Analytical Calculation of the Numerical Results of Khatami and Kasen for Transient Peak Time and Luminosity

Abstract

The diffusion approximation is often used to study supernovae light-curves around peak light, where it is applicable. By analytic arguments and numerical studies of toy models, Khatami & Kasen (2019) recently argued for a new approximate relation between peak bolometric Luminosity, $L_p$, and the time of peak since explosion, $t_p$, for transients involving homologous expansion: $L_p=2/(\beta t_p)^2\int_0 ^{\beta t_{p}} t'Q(t')dt'$, where $Q(t)$ is the heating rate of the ejecta, and $\beta$ is an order unity parameter that is calibrated from numerical calculations.
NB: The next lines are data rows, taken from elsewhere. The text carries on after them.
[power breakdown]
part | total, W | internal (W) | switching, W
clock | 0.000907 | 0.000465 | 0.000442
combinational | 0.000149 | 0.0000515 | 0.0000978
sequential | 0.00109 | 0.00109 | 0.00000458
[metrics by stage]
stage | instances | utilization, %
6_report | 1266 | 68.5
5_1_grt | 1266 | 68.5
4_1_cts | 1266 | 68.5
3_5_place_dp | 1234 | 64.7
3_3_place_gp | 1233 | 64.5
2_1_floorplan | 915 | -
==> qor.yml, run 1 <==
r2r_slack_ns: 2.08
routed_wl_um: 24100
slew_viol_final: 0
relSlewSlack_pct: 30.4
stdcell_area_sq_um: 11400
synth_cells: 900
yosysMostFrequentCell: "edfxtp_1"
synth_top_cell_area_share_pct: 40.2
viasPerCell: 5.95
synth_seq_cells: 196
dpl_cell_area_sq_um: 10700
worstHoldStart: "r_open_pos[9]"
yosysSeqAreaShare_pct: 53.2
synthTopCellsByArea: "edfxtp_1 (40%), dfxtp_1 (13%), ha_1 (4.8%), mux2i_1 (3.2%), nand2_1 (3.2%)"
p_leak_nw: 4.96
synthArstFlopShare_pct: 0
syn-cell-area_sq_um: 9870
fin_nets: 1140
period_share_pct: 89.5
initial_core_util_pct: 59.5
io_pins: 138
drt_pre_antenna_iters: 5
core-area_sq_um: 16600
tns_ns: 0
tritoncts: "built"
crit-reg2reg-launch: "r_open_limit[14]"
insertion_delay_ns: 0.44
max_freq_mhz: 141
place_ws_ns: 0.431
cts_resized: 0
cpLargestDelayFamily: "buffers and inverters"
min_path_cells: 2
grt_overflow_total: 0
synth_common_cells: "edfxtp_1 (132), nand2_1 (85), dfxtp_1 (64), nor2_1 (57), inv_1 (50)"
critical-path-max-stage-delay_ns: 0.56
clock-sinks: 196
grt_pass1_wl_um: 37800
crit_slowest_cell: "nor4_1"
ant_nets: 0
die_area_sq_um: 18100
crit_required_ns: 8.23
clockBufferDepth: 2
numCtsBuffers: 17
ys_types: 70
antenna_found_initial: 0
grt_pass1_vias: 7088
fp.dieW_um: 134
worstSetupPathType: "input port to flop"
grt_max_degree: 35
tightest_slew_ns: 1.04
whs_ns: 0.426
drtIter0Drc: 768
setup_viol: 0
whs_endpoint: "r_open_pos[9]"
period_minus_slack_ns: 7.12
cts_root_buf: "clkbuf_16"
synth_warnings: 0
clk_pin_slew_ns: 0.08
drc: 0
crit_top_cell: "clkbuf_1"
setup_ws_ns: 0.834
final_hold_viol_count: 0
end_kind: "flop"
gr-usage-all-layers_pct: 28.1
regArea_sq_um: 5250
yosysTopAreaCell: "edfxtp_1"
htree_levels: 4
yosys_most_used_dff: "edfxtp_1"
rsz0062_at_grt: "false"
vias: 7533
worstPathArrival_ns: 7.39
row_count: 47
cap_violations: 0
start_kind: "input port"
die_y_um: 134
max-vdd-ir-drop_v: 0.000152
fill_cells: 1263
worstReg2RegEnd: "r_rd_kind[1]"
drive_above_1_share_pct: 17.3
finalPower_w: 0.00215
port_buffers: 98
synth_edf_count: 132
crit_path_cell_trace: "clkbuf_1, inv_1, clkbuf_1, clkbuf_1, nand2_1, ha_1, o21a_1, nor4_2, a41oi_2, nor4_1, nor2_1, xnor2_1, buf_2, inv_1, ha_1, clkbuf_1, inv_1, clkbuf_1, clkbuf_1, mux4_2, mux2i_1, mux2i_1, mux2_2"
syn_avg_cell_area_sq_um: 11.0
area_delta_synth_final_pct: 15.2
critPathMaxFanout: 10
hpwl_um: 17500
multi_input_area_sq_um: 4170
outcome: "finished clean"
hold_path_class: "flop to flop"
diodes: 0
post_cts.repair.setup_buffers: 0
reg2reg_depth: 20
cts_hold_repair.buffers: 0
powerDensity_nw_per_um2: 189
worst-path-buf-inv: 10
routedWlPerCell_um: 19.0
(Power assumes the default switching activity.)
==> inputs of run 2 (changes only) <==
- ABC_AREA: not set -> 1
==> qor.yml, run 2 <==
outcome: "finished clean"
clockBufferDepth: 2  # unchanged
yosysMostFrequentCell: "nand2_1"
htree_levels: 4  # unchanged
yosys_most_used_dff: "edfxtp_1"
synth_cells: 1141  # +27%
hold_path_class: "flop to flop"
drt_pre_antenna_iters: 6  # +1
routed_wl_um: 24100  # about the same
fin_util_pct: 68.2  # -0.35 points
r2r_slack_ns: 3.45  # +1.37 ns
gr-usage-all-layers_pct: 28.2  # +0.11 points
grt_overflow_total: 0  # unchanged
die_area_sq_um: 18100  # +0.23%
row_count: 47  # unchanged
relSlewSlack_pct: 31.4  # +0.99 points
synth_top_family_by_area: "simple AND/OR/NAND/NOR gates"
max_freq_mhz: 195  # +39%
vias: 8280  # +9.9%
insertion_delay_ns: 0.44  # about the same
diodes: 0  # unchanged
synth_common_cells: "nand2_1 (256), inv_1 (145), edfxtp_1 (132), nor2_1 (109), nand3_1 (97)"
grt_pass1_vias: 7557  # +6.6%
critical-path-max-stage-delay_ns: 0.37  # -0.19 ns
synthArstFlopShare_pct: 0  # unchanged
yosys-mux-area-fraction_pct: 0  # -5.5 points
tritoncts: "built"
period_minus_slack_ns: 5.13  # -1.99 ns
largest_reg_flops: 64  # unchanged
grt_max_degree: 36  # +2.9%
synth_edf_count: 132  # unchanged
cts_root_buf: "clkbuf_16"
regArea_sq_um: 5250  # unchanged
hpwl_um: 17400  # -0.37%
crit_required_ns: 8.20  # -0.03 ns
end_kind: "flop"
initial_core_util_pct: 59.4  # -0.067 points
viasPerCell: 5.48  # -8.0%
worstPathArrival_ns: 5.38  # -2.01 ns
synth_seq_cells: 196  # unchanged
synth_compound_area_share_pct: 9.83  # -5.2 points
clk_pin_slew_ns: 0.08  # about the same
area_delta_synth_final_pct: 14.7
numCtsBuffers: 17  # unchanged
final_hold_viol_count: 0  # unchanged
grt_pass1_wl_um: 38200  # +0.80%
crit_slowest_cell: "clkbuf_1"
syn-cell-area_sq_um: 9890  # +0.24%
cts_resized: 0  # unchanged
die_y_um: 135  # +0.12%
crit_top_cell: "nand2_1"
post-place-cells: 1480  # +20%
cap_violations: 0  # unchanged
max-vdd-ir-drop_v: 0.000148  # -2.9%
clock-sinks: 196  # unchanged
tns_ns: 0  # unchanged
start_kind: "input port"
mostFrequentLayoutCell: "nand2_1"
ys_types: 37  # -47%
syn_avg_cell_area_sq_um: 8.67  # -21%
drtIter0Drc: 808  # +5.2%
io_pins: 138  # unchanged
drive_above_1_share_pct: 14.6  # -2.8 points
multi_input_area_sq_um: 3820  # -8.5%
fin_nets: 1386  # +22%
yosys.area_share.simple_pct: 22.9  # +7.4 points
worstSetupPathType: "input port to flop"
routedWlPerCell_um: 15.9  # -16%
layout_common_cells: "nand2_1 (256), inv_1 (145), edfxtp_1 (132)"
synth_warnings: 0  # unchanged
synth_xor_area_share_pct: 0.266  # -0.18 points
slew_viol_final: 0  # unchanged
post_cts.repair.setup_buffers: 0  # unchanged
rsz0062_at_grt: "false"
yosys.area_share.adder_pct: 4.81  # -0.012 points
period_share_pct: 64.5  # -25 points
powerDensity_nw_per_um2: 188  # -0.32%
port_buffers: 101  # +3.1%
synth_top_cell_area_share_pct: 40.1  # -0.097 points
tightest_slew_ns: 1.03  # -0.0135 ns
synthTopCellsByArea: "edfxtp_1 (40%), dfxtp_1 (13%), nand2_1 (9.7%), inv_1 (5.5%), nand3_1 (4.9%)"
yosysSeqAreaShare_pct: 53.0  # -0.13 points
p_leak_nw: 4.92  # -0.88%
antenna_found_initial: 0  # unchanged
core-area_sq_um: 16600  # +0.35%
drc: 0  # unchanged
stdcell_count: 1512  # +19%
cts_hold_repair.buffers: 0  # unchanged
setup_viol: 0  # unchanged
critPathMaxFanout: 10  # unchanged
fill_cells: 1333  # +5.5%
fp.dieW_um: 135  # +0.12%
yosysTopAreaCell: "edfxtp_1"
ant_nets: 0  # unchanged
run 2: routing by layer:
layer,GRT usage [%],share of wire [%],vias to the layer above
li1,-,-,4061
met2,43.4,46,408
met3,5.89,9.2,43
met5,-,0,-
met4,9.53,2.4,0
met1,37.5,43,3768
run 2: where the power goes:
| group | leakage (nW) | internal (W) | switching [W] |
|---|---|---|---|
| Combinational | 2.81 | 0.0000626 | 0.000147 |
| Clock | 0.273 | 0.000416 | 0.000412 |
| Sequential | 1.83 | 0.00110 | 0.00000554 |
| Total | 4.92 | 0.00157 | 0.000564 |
Khatami & Kasen (2019) demonstrated its validity using Monte-Carlo radiation transfer simulations of ejecta with homogenous density and (for most cases considered) constant opacity. Interestingly, constant values of $\beta$ accurately reproduce the numerical calculations for different heating distributions and over a wide range of energy release times. Here we show that the diffusion and the adiabatic loss of energy in homologous expansion is equivalent to a static diffusion equation and provide an analytic solution for the case of uniform density and opacity (extending the results of Pinto & Eastman 2000). Our accurate analytical solutions reproduce and extend the results of Khatami & Kasen (2019) for this case, allowing clarification for the universality of their peak time-luminosity relation as well as new limitations to its use.